煤与瓦斯突出（简称“突出”）多发生在构造煤层。瓦斯膨胀能是参与突出的重要能量之一。构造煤体在突出连续发展阶段中将经历连续复杂的卸压过程，为了明确卸压速度在突出连续发展过程中对瓦斯膨胀能的控制作用机理，选取地质构造复杂、突出灾害治理难度较大的平煤十三矿突出煤层煤样为研究对象，开展了不同卸压速度条件下的构造煤型煤三轴破碎试验、筛分试验和煤粒瓦斯解吸扩散动力学试验。基于试验结果揭示了不同卸压速度条件下构造煤体的粉化特征和瓦斯解吸规律，反算了不同卸压速度条件下破碎煤体的瓦斯解吸量和瓦斯膨胀能，提出了一种突出连续发展过程中的正反馈模型。结果表明：卸压对煤样强度和抵抗变形的能力具有一定的弱化作用，卸压速度越大，弱化作用越强，越容易发生破坏。随着卸压速度的提高，煤样破碎后的粉化程度增强，瓦斯解吸量亦随之增高，导致瓦斯膨胀能增大。卸压速度从0.01 MPa/s增大至0.1 MPa/s时，破碎煤样的瓦斯膨胀能增加了21.05%~40.00%。卸压速度的增大，使得构造煤样的破碎程度、气体流动通道和煤体内能增加，初始瓦斯解吸量也随之增加，最终导致瓦斯膨胀能的增加。研究表明卸压速度对诱导突出连续发展有着关键作用，其控制瓦斯膨胀能的正反馈过程不断循环是影响构造煤层突出连续发展的重要因素。

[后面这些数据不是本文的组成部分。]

This design comes from an exercise in tuning for small area on the open sky130 flow, not from production work.
Only simulation tests tie the RTL to the original design; equivalence was not proved.
Power figures rest on the tool's default switching activity, not on a simulated workload.

==> inputs of v20 <==
Design pe_dot_accum_4xpack, start of the top module:
module pe_dot_accum_4xpack #(
    parameter int DOT_SIZE          = 8,
    parameter int MULT_OUTPUT_WIDTH = 9,
    parameter int MULT_LATENCY      = 3,
    parameter int ACCUM_WIDTH       = 12
) (
    input  logic                                                   clock,
    input  logic                                                   reset,
    input  logic                                                   i_valid,
    input  logic                                                   i_first,
    input  logic                                                   i_last,
    input  logic [1:0][1:0][DOT_SIZE-1:0][MULT_OUTPUT_WIDTH-1:0] i_mult_output,
    input  logic                                                   i_ready,
    output logic                                                   o_valid,
    output logic [1:0][1:0][ACCUM_WIDTH-1:0]                       o_result,
    output logic                                                   o_overflow
);
Settings: LEC_CHECK=0, CAP_MARGIN=20, CORE_MARGIN=2, CORE_UTILIZATION=40, SLEW_MARGIN=20, SYNTH_HIERARCHICAL=1, SYNTH_MINIMUM_KEEP_SIZE=0; clock period 4.5 ns.
standard.sh (not shown) runs the stock make flow with config.mk's settings and CLKGATE_MAP_FILE= SYNTH_SCRIPT=/design/flow/synth_recipe.tcl, a recipe that flattens the netlist after the stock synthesis.
==> flow/flow/run.sh <==
#!/bin/bash
# Standard layout with our own port buffers (flow/pre_gpl.tcl) and a leaner clock tree.
set -euo pipefail
bash standard.sh DONT_BUFFER_PORTS=1 \
  PRE_GLOBAL_PLACE_TCL="$PWD/flow/pre_gpl.tcl" POST_GLOBAL_PLACE_TCL="$PWD/flow/post_gpl.tcl" \
  CTS_ARGS="-sink_clustering_enable -repair_clock_nets -root_buf sky130_fd_sc_hd__clkbuf_16 -sink_clustering_buffer sky130_fd_sc_hd__clkbuf_8 -buf_list sky130_fd_sc_hd__clkbuf_8 -dont_use_dummy_load" \
  finish > standard_flow.log 2>&1
==> flow/flow/post_gpl.tcl <==
unset_dont_touch [get_cells {input* output*}]
==> flow/flow/pre_gpl.tcl <==
# Port buffers before global placement: the smallest buffer, or a stronger one on inputs
# that fan out widely. They are marked dont_touch so that the timing-driven placement's
# remove_buffers keeps them, and released again after global placement (post_gpl.tcl).
remove_buffers
buffer_ports -inputs -outputs -buffer_cell sky130_fd_sc_hd__buf_1
foreach inst [get_cells input*] {
  set out [get_pins -of_objects $inst -filter "direction == output"]
  set loads [get_pins -of_objects [get_nets -of_objects $out] -filter "direction == input"]
  if {[llength $loads] >= 6} {
    replace_cell $inst sky130_fd_sc_hd__buf_2
  }
}
set_dont_touch [get_cells {input* output*}]
==> v38 (differences from v20) <==
==> flow/flow/run.sh (replaced) <==
#!/bin/bash
# Standard layout, with the smallest buffer as the port buffer and a leaner clock tree.
set -euo pipefail
bash standard.sh BUFFER_PORTS_ARGS="-buffer_cell sky130_fd_sc_hd__buf_1" \
  CTS_ARGS="-sink_clustering_enable -repair_clock_nets -root_buf sky130_fd_sc_hd__clkbuf_16 -sink_clustering_buffer sky130_fd_sc_hd__clkbuf_8 -buf_list sky130_fd_sc_hd__clkbuf_8 -dont_use_dummy_load" \
  RECOVER_POWER=100 finish > standard_flow.log 2>&1
removed: flow/flow/post_gpl.tcl
removed: flow/flow/pre_gpl.tcl
==> comparison <==
Of v20 and v38, v38 has the higher non-clock buffer count (gap 36).
In wire length, v20 and v38 hardly differ.
Sequential cell count is the same in v38 and v20.
In critical path depth, v20 and v38 do not differ.
v38 finished with capacitance limit, slew limit left. v20 produced a clean layout.
In v20 the register-to-register slack is higher than in v38, by 0.02 ns.
In sequential power, v20 and v38 hardly differ.
Between v20 and v38, the lower cell area is in v20 (gap 1.6%, measured against v38).
==> figures <==
	v38	v20
Sequential share of cell area	27.0%	27.4%
CP max FO	6	9
Result of the run	failed layout checks	finished clean
Violated checks	capacitance limit, slew limit	-
DR top layer	met4	met5
GRT Overall Usage	14.7%	14.4%
End point of the critical path	g_lane[2].r_d[9]$_DFF_P_	g_lane[0].r_d[9]$_DFF_P_
Switching Fraction	38.0%	38.1%
Via density per instance	4.43	4.45
Post-Route M1 WL	12700 um	12600 um
Reg-to-reg critical path endpoint	r_acc[38]$_DFFE_PP_	r_acc[12]$_DFFE_PP_
Placed Cells incl. Taps	1938	1902
Final Non-Filler Cells	1956	1920
Peak clock frequency supported by timing	0.236 GHz	0.250 GHz
Fin nets	2080	2044
Headroom to the max-slew limit	-11.5%	32.9%

-- port drivers added, routing unchanged --
No port has a modelled driver above. Below, the same layouts with a new extraction and two added sets of constraints. Step 1: set_driving_cell puts a clkbuf_16 on clock and a buf_2 on each other input, an assumption about the parent block. Step 2 moves the port delays by t, midway between the first and last clock arrival at a register: inputs arrive t later, outputs are due t later. That takes back most of the time a late clock gives input paths. Slacks: no drivers / after step 1 / after step 2; pairs: no drivers / after step 1.
run | t, ns | setup WS [ns] | worst hold slack (ns) | worst slew at a driven data input, ns | cell pins on the clock port's net
v20 | 0.430 | 0.504 / 0.528 / 0.098 | 0.333 / 0.333 / 0.333 | 0.08 | 1
v38 | 0.428 | 0.265 / 0.283 / -0.145 | 0.325 / 0.325 / 0.325 | 0.07 | 1
The setup slack of v38, which loses most, moves by +0.018 ns with the drivers and by -0.410 ns with both steps.
Background: an optimization exercise with open tools, aiming at small area and a short achievable clock period. Do not read the settings as production practice. The RTL was checked by simulation tests, not by an equivalence proof against the original design. Power and IR drop assume default switching activity.

==> inputs of 01-24 <==
==> flow/design.v <==
package fetch_pkg;
  localparam logic [31:0] NOP               = 32'h0000_0000;
  localparam int          DEFAULT_MEM_DEPTH = 128;
endpackage
module imem_bit (
  input  logic clk,
  input  logic we,
  input  logic hold,
  input  logic wr_data,
  output logic q
);
  always_ff @(posedge clk) begin
    q <= (q & hold) | (wr_data & we);
  end
endmodule
From an optimization exercise on the open Yosys and OpenROAD flow, aimed at small area and a short achievable clock period; shortcuts taken in it are not production practice.
At most, simulation tests tie the RTL to the original design; equivalence was not proved.
Only the layout flow was run in run 2; the RTL was not checked for function there.
Power figures rest on the tool's default switching activity, not on a simulated workload.

**run.sh**
```bash
#!/bin/bash
# synth_recipe.tcl (not shown) runs the flow's synth.tcl, then flattens the netlist and writes it again
# the make line also repeats each setting of config.mk as NAME=value (left out here)
make -C /OpenROAD-flow-scripts/flow DESIGN_CONFIG=/design/flow/config.mk WORK_HOME=/design/flow/orfs CLKGATE_MAP_FILE= SYNTH_SCRIPT=/design/flow/synth_recipe.tcl finish
```
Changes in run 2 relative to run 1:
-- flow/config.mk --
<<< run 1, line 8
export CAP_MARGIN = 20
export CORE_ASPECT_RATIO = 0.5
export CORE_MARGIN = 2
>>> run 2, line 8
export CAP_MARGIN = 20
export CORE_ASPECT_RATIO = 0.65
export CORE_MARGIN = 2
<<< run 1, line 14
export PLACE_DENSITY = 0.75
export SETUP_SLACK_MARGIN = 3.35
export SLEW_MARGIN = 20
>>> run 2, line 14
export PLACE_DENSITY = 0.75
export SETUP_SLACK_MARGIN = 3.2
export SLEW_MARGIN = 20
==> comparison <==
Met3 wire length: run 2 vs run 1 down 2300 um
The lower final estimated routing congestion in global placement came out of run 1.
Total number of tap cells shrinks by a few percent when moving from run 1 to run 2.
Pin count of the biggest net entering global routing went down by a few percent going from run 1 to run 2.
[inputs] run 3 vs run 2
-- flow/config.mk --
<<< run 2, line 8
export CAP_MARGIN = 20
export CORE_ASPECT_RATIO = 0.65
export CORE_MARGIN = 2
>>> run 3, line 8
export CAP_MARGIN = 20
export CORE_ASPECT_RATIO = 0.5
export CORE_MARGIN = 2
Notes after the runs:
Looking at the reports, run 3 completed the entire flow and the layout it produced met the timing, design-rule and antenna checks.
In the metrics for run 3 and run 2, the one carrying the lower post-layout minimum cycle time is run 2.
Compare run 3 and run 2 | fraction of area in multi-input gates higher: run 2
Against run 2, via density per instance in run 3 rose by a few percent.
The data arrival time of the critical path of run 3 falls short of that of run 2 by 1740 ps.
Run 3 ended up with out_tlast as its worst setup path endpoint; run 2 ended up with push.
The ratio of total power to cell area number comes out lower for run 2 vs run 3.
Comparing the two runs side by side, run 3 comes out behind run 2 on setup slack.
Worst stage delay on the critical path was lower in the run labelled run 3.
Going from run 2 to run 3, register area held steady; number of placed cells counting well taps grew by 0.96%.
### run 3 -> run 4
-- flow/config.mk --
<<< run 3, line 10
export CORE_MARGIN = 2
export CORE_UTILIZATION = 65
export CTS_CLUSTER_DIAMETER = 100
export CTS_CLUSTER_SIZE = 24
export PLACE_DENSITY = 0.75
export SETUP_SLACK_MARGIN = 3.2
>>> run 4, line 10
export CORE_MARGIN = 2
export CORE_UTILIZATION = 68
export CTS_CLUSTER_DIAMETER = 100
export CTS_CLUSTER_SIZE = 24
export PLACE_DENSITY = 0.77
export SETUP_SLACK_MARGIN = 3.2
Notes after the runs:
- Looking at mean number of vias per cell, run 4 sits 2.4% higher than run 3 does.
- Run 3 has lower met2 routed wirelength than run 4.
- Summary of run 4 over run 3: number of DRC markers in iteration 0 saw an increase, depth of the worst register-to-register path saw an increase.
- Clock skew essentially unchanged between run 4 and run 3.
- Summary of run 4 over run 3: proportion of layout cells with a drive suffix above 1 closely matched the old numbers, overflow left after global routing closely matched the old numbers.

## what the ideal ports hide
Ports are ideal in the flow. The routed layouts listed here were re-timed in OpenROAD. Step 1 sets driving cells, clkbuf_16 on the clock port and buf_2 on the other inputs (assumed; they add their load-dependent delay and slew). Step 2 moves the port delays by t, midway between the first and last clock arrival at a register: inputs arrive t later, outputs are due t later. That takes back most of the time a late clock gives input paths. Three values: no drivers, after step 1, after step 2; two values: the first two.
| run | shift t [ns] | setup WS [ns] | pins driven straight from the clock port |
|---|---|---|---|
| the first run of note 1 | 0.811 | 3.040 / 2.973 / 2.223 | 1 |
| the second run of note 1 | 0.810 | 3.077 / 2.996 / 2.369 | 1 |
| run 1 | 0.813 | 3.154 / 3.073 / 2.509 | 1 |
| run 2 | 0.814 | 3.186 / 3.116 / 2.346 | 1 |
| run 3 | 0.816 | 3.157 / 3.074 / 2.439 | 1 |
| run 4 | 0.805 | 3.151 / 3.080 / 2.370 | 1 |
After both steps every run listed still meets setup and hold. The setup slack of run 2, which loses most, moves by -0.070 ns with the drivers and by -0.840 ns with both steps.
Source: an optimization exercise on an open RTL-to-GDS flow (aim: small area and a short achievable clock period). Production flows keep margins and buffers that such runs may drop.
Only simulation tests tie the RTL to the original design; equivalence was not proved.
Power figures rest on the tool's default switching activity, not on a simulated workload.

$ cat flow/standard.sh
#!/bin/bash
# synth_recipe.tcl (not shown) runs the flow's synth.tcl, then flattens the netlist and writes it again
# the make line also repeats each setting of config.mk as NAME=value (left out here)
make -C /OpenROAD-flow-scripts/flow DESIGN_CONFIG=/design/flow/config.mk WORK_HOME=/design/flow/orfs CLKGATE_MAP_FILE= SYNTH_SCRIPT=/design/flow/synth_recipe.tcl "${@:-finish}"
$ cat flow/flow/run.sh
#!/bin/bash
# Layout flow: the standard ORFS flow with tuned repair settings (see args.sh).
set -o pipefail
source flow/args.sh
bash standard.sh "${ARGS[@]}" finish > standard.log 2>&1
This is an optimization exercise on Yosys and OpenROAD, whose aim is small area, a short achievable clock period and few clock cycles per item, not a production implementation.
No functional check of the RTL was part of any run shown here.
Power and IR drop assume default switching activity.

==> flow/design.v, too long to show whole: its modules and the start of the top module <==
// module polygon_convexity_check: 156 lines
// module pcc_booth_enc: 20 lines
// module pcc_cross: 2474 lines
module polygon_convexity_check #(
  parameter int COORD_WIDTH = 16
) (
  input  logic                          clk,
  input  logic                          rst,
  input  logic                          vertex_valid,
  output logic                          vertex_ready,
  input  logic signed [COORD_WIDTH-1:0] vertex_x,
  input  logic signed [COORD_WIDTH-1:0] vertex_y,
  input  logic                          last_vertex,
  output logic                          result_valid,
  input  logic                          result_ready,
  output logic                          is_convex,
  output logic                          too_few
);
  // ...
==> flow/run.sh <==
#!/bin/bash
# synth_recipe.tcl (not shown) runs the flow's synth.tcl, then flattens the netlist and writes it again
# the make line also repeats each setting of config.mk as NAME=value (left out here)
make -C /OpenROAD-flow-scripts/flow DESIGN_CONFIG=/design/flow/config.mk WORK_HOME=/design/flow/orfs CLKGATE_MAP_FILE= SYNTH_SCRIPT=/design/flow/synth_recipe.tcl finish
==> flow/config.mk <==
export PLATFORM = sky130hd
export DESIGN_NAME = polygon_convexity_check
export DESIGN_NICKNAME = polygon_convexity_check
export VERILOG_FILES = /design/flow/design.v
export SDC_FILE = /design/flow/constraint.sdc
export NUM_CORES = 4
export LEC_CHECK = 0
export ABC_AREA = 1
export CAP_MARGIN = 20
export CORE_MARGIN = 2
export CORE_UTILIZATION = 40
export PLACE_DENSITY = 0.6
export SETUP_SLACK_MARGIN = 4.0
export SLEW_MARGIN = 20
==> flow/constraint.sdc <==
create_clock -name core_clock -period 7.5 [get_ports {clk}]
set_input_delay 1.5000 -clock core_clock [delete_from_list [all_inputs] [get_ports {clk}]]
set_output_delay 1.5000 -clock core_clock [all_outputs]
set_load 0.01 [all_outputs]
==> impl_metrics.toml, run 1 <==
[run_status]
status = "finished clean"

[synthesis]
avgSynthCellArea_um2 = 9.59
synthAdderAreaFrac = 0.245

[worst_setup_path]
critical_path_buf_inv_count = 3
critical_path_arrival_ns = 3.89
reg2reg_slack_ns = 4.07
path_cells = "clkinvlp_4 -> o22ai_1 -> xor2_1 -> ha_1 -> inv_1 -> fa_1 -> inv_1 -> fa_1 -> fa_1"
slowest_delay_ns = 0.54

[clock_network]
clock_path_buffers = 3
post-cts-setup-buffers = 1
tritoncts = "done"
cts.sinks = 406
cts_resized = 45
cts_hold_buf = 0

[final_layout]
multi_input_area_share = 0.506
fill_cells = 6762
nonClkBufAreaFrac = 0.0177
final_cells = 3988

[die]
pin_count = 41
start_util = 0.404

[min_path]
worstHoldPathType = "flip-flop to flip-flop"

[global_route]
first_global_vias = 19400

[timing]
final-setup-viol-count = 0

[power_and_ir_drop]
p_seq_mw = 2.54
top_power_group = "combinational logic"
p_clk_mw = 2.11

[placement]
place_congestion = 0.971

[route]
drc = 0
==> run 2: changes to the inputs <==
--- a/flow/config.mk
+++ b/flow/config.mk
@@ -11,4 +11,5 @@
 export CORE_UTILIZATION = 40
 export PLACE_DENSITY = 0.6
-export SETUP_SLACK_MARGIN = 4.0
+export SETUP_SLACK_MARGIN = 4.3
 export SLEW_MARGIN = 20
+export TNS_END_PERCENT = 10
==> run 2 against run 1 <==
- still clean
- final area grew 1.0%
- global-route usage is essentially flat
- total power up 1.8%
- first-iteration DRC count increased by 0.62%
- hold slack lost 0.0023 ns
- via count is essentially flat
- critical path depth is 8 higher
- sequential share of layout area is 0.30 points lower
- register-to-register slack improved by 0.02 ns
- clock skew up 0.0036 ns
- routed wire length fell by 0.75%
- highest routed layer unchanged
==> impl_metrics.toml, run 2 <==
[run_status]
status = "finished clean"

[final_layout]
synthToLayoutAreaGrowth_pct = 12.1
num_antenna_cells = 0
final_cell_mix = "inv_1 (584), nand2_1 (367), xor2_1 (348)"
top_register = "a_enc"
num-nets-final = 3457
final_common_cell = "inv_1"
layout-drive-gt1-share = 0.111
largest_register_ffs = 52

[synthesis]
ys_types = 42
synthCells = 3010
synth_area_leaders = "edfxtp_1 (20%), fa_1 (19%), dfxtp_1 (15%), xor2_1 (11%), inv_1 (8.1%)"
ys_ff_latch = 406
ys.flop_type = "dfxtp_1"
ys.warnings.count = 4
synth_async_sr_flop_share = 0
avgSynthCellArea_um2 = 9.59
synth_commonest_cells = "inv_1 (620), nand2_1 (387), xor2_1 (351)"
synth_top_area_share = 0.202
ys_seq_area_frac = 0.349
yosysMostFrequentCell = "inv_1"
synth_edf_count = 194
syn_area_mm2 = 0.0289
synth_top_area_cell = "edfxtp_1"
syn-num-nets = 3451

[die]
dieArea_mm2 = 0.0744
fp.dieW_um = 273
core_region_area_mm2 = 0.0715
pin_count = 41
fp-row-count = 98
start_util = 0.404
die-height_um = 273

[min_path]
hold_start = "yend$_DFF_P_"
whs_endpoint = "zend$_DFF_P_"
worstHoldPathType = "flip-flop to flip-flop"
worst_hold_path.num_cells = 0

[timing]
worst_pin_slew_ns = 1.04
post-route-period-util = 0.454
rsz0062_at_grt = "yes"
clock_skew_ns = 0.0419
fmax_mhz = 293
final-setup-viol-count = 0
tns_ns = 0
hold_violations = 0
worst_slack_ns = 4.09
maxSlewHeadroom = 0.304
maxSlewViolCount = 0
fin_crit_ns = 3.41

[clock_network]
clock_latency_ns = 0.60
tritoncts = "done"
cts_htree_levels = 2
clock_path_buffers = 3
root_buffer = "clkbuf_16"
cts_made_buffers = 42
clkSlewWorstSetupHoldPaths_ns = 0.06
cts.sinks = 406
cts_hold_buf = 0

[power_and_ir_drop]
internal-power_mw = 5.47
switching_power_mw = 3.40
p_per_area_mw_per_mm2 = 274
seqPwrFrac = 0.286
combPwrFrac = 0.478
p_leak_nw = 14.5
swShare = 0.383
power_frac_clock = 0.236
peakVddDrop_mv = 0.280

[worst_setup_path]
cp_common_cell = "inv_2"
crit_slowest_cell = "fa_1"
reg2reg_from = "u_cross.rg_28_0$_DFF_P_"
slowest_delay_ns = 0.59
cp.required_ns = 7.99
reg2reg_slack_ns = 4.09
critical_path_arrival_ns = 3.90
rr_endpoint = "zpos$_DFF_P_"
crit_path_max_fanout = 4
end_kind = "flip-flop"
startpoint_type = "flip-flop"
reg2regPathDepth = 17
critPathKind = "flip-flop to flip-flop"
path_cells = "inv_2 -> fa_1 -> inv_2 -> fa_1 -> inv_2 -> fa_1 -> inv_2 -> ha_4 -> nand2_4 -> o21a_1 -> nand3b_1 -> nor2_2 -> nand3_2 -> nor2_2 -> nand2_1 -> nand2_2 -> nor2_4"

[global_route]
gr-usage-met2 = 0.310
met1_usage = 0.273
grt_pass1_wl_mm = 116
grt.busiest_layer = "met2"
grt.total_usage = 0.202
antenna_found_initial = 0
first_global_vias = 19800
grt_max_degree = 87
grt_use_met3 = 0.0383
grt-ovfl-total = 0

[route]
drc = 0
ant_nets = 0
vias = 19700
dr.pass1.iters = 5
drt_iter0_drc = 1463
avgRoutedWirePerCell_um = 18.7
routed_via_density = 4.93
drt-total-wl_mm = 74.7

[placement]
portBuffers = 40
preCtsSetupSlack_ns = 2.98
place_congestion = 0.979
dp_hpwl_mm = 57.9

[flow_run]
maxCapViolCount = 0
==> run 2: worst max-delay path by stage <==
stage                       startpoint                   to  slack, ns  cells after the start
2_1_floorplan                      rst    e0_x[0]$_DFFE_PP_       3.95                      3
3_3_place_gp                       rst     b_y[0]$_DFFE_PP_       3.05                      7
3_5_place_dp                       rst  a_enc[33]$_DFFE_PP_       2.98                      7
4_1_cts        u_cross.rg_28_3$_DFF_P_         zpos$_DFF_P_       4.12                     17
5_1_grt         u_cross.rg_8_4$_DFF_P_         zpos$_DFF_P_       3.96                     17
6_report       u_cross.rg_28_0$_DFF_P_         zpos$_DFF_P_       4.09                     17
==> run 2: logic make-up after synthesis <==
logic type,share of synthesized area
AO/OA/AOI/OAI,0.0961
buffers and inverters,0.105
flip-flops,0.349
adder cells (fa/ha/maj),0.245
AND/OR/NAND/NOR,0.0851
multiplexers,0.0105
XOR/XNOR,0.109
==> run 2: power by group through the flow <==
stage	combinational, mW	sequential (mW)	clock, mW
after floorplan	2.49	2.56	0
after global placement	3.44	2.58	0
after detailed placement	3.48	2.58	0
after CTS	4.04	2.54	2.15
after global routing	4.78	2.55	2.24
final	4.24	2.54	2.09
==> run 2: critical path, delay by kind of cell, from the launching register on <==
family | cells | cell delay [ns]
flip-flops | 1 | 0.33
AND/OR/NAND/NOR | 8 | 0.74
adder cells (fa/ha/maj) | 4 | 1.88
AO/OA/AOI/OAI | 1 | 0.17
buffers and inverters | 4 | 0.18
==> run 2: cell type report <==
class                      count  area (µm²)
multi-input combinational   1817       16300
fill                        6769       39100
timing repair buffer          73         683
tap                          950        1190
inverter                     676        2680
clock buffer                  56        1200
clock inverter                20         206
sequential                   406       10100
==> run 2: what timing repair did <==
| action | in CTS | in global routing |
|---|---|---|
| setup buffers | 9 | 11 |
| setup endpoints to repair | 205 | 82 |
| hold endpoints to repair | 0 | 0 |
| pin swaps | 63 | 55 |
| resized for setup | 106 | 81 |
| cloned | 1 | 0 |
==> run 2: metrics by stage <==
stage / cell area, µm² / instances / utilization / hold WS [ns] / power, mW
global placement: 30100 / 3901 / 0.421 / 0.311 / 6.02
detailed placement: 30100 / 3901 / 0.421 / 0.313 / 6.06
global route: 32400 / 3998 / 0.453 / 0.332 / 9.57
finish: 32400 / 3998 / 0.453 / 0.322 / 8.87
CTS: 32000 / 3987 / 0.448 / 0.324 / 8.73
floorplan: 28900 / 3010 / - / 0.310 / 5.05
==> run 2: routing by layer <==
layer  vias up  part of all wire
met1      9226              0.44
met2       827              0.43
met3       197             0.077
met4         0             0.055
li1       9445                 -
met5         -                 0

-- static timing again, ports no longer ideal --
The results above use ideal ports. As a check the final layouts listed here were re-extracted and re-timed, cells and wires unchanged.
Step 1 (the two cells are an assumption about what drives the block):
set clk [get_ports {clk}]
set_driving_cell -lib_cell sky130_fd_sc_hd__clkbuf_16 $clk
set_driving_cell -lib_cell sky130_fd_sc_hd__buf_2 [delete_from_list [all_inputs] $clk]
Step 2 moves the port delays by t, midway between the first and last clock arrival at a register: inputs arrive t later, outputs are due t later. That takes back most of the time a late clock gives input paths.
Slacks: no drivers / after step 1 / after step 2; pairs: no drivers / after step 1.
run	t, ns	setup WS [ns]	worst setup path at the end	worst slew at a driven data input, ns	pins driven straight from the clock port
run 1	0.643	4.070 / 4.070 / 3.649	input to register	0.04	1
run 2	0.643	4.092 / 4.092 / 3.614	input to register	0.04	1
After both steps every run listed still meets setup and hold. The setup slack of run 2, which loses most, moves by 0.000 ns with the drivers and by -0.478 ns with both steps.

The majority of coal and gas outbursts (referred to as outbursts for brevity) occurred in tectonic coal seams. Gas expansion energy stands out as a critical factor contributing to these outbursts. The development stages involve the rapid release of confining pressure within the coal. To elucidate the mechanism of how pressure-unloaded speed controls gas expansion energy during the continuous development of outbursts, we conducted triaxial crushing tests, sieving experiments, and gas desorption measurements on the outburst coal samples from the No.13 Mine of the Pingdingshan coalfield, a site with complex geological structures and significant challenges in managing outburst hazards, at different pressure-unloaded speed. Based on the experimental results, we revealed the pulverization characteristics and gas desorption behavior of tectonic coal under different pressure-unloaded rates. Gas desorption volume and gas expansion energy of crushed coal at different pressure-unloaded speeds were back-calculated, proposing a positive feedback model for the continuous development of outbursts. The results indicate that unloading confining pressure weakens the strength and deformation resistance of coal, with this effect intensifying as pressure-unloaded speed increases. As pressure-unloaded speed increases, the degree of pulverization and gas desorption volume increase, resulting in a corresponding rise in gas expansion energy. When pressure-unloaded speed increases from 0.01 MPa/s to 0.1 MPa/s, gas expansion energy increases by 21.05% to 40%. As the unloading rate increases, the degree of fragmentation in the tectonic coal samples, the gas flow pathways, and the internal energy of the coal also increase. This leads to a higher initial gas desorption volume, ultimately increasing gas expansion energy. The positive feedback cycle involving pressure-unloaded speed emerges as a crucial factor influencing the continuous development of outbursts. It is shown that the positive feedback cycle process of pressure-unloaded speed controlling gas expansion energy is an important factor influencing the continuous development of tectonic coal seam outbursts.